Two lines below mark the span: the one containing "-12,2 +11,3 @@" and the one containing "set_output_delay 1.0220 -clock". Set down both, plus every line between, exactly as they stand, and nothing else.

*** RECORDS

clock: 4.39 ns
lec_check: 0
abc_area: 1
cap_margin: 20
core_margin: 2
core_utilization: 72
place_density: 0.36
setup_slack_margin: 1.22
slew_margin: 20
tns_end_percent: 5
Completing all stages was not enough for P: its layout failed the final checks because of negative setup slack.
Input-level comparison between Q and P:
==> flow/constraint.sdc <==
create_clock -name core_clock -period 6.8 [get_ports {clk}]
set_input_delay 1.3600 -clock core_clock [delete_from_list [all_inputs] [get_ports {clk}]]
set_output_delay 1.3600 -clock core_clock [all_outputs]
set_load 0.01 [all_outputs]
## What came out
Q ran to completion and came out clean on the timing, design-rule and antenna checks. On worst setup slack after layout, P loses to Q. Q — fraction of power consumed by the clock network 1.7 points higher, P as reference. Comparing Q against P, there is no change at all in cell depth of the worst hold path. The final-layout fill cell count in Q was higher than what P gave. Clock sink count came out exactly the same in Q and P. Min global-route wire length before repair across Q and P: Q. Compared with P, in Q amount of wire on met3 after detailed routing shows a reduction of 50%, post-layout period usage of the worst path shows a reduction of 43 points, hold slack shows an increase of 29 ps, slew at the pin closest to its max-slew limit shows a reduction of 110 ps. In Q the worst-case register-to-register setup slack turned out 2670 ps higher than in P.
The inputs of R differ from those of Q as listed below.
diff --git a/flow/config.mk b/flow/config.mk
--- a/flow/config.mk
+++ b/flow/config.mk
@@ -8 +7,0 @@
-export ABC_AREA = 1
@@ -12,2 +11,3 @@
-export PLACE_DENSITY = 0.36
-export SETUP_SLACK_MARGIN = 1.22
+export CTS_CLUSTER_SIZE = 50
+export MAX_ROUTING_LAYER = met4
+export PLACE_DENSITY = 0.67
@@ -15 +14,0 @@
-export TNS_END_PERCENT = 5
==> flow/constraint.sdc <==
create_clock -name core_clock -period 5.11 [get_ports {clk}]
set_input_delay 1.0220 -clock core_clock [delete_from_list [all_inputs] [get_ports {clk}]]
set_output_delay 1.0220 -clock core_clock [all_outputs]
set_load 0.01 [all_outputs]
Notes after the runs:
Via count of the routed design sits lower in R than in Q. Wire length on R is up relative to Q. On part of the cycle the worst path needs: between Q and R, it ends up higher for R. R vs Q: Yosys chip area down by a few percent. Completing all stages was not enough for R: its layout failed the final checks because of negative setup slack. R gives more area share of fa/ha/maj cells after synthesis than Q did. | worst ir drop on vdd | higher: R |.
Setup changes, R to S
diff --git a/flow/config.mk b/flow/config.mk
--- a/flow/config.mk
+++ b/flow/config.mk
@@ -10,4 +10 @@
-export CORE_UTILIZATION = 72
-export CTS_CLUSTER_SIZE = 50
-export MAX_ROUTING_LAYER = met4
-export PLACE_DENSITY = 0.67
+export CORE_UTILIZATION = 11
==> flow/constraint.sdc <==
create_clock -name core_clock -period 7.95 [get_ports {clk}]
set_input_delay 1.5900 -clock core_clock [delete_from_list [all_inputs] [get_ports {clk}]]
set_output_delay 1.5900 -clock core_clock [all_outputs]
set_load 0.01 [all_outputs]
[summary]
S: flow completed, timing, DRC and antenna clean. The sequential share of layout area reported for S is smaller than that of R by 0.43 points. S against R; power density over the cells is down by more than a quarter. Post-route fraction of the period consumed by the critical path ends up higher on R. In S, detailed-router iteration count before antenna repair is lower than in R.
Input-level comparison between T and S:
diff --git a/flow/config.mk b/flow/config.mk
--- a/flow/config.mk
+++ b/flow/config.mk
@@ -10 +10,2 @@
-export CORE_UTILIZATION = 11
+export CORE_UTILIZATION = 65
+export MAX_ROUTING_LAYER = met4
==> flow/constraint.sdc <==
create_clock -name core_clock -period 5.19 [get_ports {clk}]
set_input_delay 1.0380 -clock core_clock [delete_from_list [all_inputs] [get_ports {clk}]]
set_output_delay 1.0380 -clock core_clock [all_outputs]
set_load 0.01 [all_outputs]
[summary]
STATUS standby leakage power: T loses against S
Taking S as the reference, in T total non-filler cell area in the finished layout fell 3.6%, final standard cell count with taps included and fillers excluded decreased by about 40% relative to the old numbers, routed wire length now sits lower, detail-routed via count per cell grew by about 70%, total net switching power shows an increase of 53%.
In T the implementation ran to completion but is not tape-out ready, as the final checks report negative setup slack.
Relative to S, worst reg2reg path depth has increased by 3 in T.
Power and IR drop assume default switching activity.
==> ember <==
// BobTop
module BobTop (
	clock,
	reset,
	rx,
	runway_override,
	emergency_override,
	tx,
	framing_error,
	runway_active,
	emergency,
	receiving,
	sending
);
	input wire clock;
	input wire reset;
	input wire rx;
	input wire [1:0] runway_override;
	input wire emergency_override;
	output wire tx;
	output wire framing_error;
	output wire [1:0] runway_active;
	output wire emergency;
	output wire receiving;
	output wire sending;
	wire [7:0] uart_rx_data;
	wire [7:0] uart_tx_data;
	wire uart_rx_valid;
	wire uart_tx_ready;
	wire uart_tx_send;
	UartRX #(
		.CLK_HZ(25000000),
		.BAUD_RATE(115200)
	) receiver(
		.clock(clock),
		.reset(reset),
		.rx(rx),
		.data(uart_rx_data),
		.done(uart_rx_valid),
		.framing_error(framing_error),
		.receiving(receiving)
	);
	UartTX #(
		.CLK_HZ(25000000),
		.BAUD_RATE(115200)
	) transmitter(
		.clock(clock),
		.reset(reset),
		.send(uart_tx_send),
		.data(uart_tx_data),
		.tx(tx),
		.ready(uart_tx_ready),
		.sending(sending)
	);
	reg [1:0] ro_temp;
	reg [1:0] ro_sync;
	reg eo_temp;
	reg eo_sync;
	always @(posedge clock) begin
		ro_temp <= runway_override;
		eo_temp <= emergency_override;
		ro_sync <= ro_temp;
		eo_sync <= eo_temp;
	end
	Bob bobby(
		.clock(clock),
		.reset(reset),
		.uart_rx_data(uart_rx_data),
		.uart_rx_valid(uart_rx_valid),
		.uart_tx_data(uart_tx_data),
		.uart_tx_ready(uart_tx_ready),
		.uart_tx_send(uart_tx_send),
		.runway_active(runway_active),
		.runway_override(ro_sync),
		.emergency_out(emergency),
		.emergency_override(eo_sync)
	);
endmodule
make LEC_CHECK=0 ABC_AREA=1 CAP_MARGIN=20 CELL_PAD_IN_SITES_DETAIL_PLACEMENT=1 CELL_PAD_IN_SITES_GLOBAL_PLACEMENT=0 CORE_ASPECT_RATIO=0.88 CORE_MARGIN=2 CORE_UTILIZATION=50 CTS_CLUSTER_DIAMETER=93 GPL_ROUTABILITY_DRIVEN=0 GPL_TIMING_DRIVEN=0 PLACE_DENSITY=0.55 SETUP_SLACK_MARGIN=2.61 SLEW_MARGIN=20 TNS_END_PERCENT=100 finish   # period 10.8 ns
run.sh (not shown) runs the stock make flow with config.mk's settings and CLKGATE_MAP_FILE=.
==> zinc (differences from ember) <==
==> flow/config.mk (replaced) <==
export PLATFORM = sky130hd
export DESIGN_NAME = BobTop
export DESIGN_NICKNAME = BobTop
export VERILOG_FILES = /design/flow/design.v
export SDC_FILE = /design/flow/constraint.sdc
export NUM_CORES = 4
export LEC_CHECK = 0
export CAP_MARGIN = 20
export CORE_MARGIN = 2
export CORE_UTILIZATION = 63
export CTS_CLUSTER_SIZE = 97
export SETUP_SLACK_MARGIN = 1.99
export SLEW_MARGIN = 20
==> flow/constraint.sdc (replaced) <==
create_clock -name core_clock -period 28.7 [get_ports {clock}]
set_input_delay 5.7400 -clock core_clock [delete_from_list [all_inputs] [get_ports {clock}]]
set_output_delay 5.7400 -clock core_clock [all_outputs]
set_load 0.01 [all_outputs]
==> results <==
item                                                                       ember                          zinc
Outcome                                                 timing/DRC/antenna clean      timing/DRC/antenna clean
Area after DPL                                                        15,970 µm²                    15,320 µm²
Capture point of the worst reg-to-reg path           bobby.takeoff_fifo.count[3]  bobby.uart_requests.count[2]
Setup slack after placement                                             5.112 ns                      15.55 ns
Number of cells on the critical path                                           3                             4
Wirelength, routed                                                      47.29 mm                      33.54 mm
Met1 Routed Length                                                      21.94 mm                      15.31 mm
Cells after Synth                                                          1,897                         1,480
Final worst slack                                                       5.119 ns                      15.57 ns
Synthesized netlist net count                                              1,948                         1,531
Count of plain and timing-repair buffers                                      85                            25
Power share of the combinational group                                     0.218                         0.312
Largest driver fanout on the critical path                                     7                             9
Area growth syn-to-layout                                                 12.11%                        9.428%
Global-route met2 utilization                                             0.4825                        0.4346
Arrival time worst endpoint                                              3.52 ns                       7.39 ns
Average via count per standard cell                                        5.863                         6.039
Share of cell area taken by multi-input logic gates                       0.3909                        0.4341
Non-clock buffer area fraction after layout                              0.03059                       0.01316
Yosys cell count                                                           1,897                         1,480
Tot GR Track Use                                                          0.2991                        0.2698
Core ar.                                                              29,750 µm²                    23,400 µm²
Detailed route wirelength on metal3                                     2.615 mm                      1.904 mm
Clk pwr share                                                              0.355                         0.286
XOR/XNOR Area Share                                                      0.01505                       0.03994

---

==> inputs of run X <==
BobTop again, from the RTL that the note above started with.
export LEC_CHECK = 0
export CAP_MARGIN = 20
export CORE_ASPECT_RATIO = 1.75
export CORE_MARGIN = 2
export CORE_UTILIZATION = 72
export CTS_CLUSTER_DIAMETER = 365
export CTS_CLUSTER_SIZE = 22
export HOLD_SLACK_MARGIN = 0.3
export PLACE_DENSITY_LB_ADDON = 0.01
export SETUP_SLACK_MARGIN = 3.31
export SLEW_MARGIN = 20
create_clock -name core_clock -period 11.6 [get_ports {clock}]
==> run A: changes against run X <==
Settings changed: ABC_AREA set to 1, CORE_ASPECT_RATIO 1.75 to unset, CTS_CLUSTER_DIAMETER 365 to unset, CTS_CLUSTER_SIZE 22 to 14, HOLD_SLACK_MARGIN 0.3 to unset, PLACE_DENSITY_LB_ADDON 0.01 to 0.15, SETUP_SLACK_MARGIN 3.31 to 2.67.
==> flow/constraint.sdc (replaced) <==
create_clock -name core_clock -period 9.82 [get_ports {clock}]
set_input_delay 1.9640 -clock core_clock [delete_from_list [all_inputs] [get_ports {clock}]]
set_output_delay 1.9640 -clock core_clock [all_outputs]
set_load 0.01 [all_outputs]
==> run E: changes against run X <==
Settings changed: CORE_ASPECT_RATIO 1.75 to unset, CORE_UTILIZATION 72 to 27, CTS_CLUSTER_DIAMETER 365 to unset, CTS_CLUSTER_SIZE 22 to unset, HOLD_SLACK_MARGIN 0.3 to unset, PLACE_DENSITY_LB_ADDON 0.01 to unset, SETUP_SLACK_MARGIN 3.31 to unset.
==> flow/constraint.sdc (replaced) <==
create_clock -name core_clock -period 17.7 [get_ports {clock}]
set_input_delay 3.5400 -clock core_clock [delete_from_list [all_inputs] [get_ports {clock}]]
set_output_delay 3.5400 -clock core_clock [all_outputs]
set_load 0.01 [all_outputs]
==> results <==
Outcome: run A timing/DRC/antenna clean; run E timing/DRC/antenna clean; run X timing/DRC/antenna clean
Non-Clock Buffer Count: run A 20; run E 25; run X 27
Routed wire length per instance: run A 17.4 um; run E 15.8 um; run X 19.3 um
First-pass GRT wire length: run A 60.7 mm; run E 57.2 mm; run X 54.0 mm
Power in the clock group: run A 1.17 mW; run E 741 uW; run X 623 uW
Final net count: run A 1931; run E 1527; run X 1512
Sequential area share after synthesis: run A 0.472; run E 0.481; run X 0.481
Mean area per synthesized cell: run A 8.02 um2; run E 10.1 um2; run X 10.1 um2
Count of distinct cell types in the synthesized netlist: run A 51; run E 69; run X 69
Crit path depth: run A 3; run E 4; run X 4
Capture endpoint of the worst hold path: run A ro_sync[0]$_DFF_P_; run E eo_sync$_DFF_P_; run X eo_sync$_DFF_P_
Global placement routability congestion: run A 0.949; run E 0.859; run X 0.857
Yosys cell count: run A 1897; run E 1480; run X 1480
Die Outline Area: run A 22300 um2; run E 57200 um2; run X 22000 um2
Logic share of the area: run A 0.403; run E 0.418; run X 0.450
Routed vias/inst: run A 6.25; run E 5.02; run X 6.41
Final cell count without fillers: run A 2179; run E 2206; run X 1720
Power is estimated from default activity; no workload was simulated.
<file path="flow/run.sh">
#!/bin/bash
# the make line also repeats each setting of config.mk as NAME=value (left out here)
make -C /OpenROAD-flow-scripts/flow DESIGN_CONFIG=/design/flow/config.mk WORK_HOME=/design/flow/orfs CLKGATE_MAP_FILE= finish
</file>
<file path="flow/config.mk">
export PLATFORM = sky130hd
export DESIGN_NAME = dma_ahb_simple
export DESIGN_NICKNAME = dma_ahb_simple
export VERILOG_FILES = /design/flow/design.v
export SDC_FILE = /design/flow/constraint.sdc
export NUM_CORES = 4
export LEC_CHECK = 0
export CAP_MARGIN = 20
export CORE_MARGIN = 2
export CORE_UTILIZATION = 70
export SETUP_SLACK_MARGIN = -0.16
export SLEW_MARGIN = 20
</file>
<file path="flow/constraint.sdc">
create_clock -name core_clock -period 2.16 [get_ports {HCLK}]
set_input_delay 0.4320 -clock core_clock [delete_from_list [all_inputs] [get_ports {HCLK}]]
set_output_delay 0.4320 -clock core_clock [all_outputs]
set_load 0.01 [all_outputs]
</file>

******
*** RECORDS

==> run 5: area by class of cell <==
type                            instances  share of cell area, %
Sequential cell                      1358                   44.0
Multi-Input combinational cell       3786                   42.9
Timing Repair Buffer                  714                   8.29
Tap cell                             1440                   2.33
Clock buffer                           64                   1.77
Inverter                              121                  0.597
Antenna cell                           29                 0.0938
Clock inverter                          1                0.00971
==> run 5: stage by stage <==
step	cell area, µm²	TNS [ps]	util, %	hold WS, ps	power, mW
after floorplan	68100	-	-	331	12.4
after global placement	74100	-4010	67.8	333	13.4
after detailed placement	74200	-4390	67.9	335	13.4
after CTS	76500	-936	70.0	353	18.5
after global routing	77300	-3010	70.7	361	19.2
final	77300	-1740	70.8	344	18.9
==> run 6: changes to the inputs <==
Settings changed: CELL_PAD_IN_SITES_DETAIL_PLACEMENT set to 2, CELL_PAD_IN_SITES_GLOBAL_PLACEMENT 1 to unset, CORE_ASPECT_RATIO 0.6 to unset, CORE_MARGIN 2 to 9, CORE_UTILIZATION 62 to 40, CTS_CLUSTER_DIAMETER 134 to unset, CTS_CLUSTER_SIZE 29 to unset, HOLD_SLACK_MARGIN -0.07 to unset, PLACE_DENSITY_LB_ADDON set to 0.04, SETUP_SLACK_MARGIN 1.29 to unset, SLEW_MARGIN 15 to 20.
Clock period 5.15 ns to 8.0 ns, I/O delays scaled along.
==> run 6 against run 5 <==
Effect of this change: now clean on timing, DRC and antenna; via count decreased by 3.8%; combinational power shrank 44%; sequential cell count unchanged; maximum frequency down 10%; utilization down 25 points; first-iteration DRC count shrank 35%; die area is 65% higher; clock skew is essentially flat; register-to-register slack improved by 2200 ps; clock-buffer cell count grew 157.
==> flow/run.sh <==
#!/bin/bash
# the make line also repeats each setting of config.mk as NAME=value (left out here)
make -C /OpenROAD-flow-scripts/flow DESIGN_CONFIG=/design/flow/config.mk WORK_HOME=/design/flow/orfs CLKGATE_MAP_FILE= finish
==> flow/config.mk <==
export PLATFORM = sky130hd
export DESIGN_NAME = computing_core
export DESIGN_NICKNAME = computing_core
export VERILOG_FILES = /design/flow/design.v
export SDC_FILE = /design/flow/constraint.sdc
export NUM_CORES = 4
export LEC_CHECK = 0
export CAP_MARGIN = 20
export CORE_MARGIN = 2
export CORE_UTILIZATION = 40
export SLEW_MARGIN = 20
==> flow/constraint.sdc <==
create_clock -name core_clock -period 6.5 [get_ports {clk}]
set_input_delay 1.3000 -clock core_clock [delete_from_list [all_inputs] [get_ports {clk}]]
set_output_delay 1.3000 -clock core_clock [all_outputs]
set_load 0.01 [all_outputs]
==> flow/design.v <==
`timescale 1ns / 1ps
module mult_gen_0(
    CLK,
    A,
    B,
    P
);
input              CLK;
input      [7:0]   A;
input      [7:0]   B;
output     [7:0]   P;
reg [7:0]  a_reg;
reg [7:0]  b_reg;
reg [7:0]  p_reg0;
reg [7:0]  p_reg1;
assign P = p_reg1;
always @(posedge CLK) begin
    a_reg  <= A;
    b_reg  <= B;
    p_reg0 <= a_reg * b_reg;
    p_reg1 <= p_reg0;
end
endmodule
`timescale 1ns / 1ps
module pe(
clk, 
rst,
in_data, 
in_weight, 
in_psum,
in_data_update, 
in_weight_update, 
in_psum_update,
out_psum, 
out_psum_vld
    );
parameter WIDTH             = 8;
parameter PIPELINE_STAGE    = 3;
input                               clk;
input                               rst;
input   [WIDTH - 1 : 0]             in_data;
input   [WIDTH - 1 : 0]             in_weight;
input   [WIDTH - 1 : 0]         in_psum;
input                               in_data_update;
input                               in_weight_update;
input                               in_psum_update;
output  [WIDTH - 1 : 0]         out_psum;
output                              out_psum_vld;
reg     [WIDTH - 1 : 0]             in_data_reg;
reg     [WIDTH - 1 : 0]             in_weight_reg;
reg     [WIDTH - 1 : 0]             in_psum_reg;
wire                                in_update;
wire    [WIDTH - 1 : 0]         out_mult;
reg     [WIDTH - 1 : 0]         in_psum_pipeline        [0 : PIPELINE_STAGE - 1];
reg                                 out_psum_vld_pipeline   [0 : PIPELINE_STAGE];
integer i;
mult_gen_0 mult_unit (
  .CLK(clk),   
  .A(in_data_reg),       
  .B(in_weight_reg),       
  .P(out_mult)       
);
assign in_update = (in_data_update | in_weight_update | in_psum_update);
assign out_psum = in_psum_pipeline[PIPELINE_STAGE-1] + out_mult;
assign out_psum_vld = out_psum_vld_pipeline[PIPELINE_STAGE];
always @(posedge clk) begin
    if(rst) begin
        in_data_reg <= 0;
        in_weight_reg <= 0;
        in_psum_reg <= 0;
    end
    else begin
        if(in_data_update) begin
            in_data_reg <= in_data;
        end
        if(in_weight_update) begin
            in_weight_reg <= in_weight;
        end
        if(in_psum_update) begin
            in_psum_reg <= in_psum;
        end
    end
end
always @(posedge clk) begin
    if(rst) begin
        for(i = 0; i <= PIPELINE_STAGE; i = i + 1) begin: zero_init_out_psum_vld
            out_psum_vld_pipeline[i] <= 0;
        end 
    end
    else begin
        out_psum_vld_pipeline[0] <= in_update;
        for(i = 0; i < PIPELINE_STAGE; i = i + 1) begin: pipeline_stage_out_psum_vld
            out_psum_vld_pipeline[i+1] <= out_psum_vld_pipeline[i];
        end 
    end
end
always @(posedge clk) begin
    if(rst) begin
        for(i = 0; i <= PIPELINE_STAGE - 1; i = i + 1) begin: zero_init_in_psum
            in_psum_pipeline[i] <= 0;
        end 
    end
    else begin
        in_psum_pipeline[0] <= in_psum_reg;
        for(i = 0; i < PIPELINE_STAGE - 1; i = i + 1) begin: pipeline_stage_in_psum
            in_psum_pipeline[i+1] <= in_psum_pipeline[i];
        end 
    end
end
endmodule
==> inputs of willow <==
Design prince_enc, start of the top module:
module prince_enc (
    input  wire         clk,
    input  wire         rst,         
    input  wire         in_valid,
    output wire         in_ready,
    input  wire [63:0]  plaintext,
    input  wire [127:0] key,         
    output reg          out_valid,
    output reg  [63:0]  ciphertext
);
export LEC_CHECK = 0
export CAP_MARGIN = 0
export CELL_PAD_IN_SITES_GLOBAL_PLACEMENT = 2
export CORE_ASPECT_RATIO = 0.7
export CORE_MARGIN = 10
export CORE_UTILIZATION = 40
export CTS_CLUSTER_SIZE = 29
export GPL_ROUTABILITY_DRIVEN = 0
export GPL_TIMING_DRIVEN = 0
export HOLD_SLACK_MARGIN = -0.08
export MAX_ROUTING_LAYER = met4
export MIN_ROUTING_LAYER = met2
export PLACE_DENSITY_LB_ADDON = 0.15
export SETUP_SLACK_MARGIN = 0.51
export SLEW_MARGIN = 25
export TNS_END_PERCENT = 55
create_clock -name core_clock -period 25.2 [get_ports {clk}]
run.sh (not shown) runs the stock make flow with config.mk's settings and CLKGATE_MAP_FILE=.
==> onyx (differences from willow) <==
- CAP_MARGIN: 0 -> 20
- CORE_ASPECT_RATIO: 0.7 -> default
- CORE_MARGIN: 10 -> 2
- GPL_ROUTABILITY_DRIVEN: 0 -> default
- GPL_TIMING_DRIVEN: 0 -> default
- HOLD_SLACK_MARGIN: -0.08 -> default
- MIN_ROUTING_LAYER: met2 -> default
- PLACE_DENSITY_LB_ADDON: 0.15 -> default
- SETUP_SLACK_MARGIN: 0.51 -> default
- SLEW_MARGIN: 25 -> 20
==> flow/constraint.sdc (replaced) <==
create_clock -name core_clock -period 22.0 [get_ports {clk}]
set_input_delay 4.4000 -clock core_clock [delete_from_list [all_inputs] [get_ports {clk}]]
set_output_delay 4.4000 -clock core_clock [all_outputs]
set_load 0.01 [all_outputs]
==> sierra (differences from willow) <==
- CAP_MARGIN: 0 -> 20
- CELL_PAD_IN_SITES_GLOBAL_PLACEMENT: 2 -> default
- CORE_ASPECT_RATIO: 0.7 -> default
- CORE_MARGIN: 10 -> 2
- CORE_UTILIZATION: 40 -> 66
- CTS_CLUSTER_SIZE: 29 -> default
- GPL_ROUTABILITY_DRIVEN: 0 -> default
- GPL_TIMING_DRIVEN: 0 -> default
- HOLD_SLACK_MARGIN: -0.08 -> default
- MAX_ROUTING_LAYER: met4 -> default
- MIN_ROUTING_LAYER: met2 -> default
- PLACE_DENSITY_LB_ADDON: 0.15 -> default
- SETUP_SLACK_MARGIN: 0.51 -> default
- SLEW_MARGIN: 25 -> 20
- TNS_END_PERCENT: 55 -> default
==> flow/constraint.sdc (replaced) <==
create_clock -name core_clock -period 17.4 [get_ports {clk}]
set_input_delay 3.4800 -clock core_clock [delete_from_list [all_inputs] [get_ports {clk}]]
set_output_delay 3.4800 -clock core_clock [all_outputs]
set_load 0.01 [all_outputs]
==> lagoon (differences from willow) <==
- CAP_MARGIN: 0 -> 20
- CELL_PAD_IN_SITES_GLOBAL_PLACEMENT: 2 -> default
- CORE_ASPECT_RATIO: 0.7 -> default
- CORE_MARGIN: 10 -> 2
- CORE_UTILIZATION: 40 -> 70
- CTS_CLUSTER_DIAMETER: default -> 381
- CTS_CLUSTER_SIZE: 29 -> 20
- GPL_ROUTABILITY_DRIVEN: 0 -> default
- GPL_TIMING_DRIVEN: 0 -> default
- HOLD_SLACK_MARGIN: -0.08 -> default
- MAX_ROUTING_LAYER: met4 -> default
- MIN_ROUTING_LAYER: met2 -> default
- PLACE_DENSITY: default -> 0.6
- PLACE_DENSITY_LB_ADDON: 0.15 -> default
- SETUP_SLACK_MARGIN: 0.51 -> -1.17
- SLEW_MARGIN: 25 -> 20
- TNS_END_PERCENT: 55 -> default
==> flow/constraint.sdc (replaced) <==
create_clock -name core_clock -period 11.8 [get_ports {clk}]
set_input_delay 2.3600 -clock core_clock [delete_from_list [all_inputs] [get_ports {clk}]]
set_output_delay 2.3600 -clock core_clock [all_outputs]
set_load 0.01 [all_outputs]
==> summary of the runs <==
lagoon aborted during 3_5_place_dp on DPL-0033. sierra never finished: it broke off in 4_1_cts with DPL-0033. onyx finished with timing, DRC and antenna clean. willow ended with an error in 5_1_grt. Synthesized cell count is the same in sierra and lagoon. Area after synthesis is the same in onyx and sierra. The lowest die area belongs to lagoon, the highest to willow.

******

| ANSWER FOR THE TASK |
@@ -12,2 +11,3 @@
-export PLACE_DENSITY = 0.36
-export SETUP_SLACK_MARGIN = 1.22
+export CTS_CLUSTER_SIZE = 50
+export MAX_ROUTING_LAYER = met4
+export PLACE_DENSITY = 0.67
@@ -15 +14,0 @@
-export TNS_END_PERCENT = 5
==> flow/constraint.sdc <==
create_clock -name core_clock -period 5.11 [get_ports {clk}]
set_input_delay 1.0220 -clock core_clock [delete_from_list [all_inputs] [get_ports {clk}]]
set_output_delay 1.0220 -clock core_clock [all_outputs]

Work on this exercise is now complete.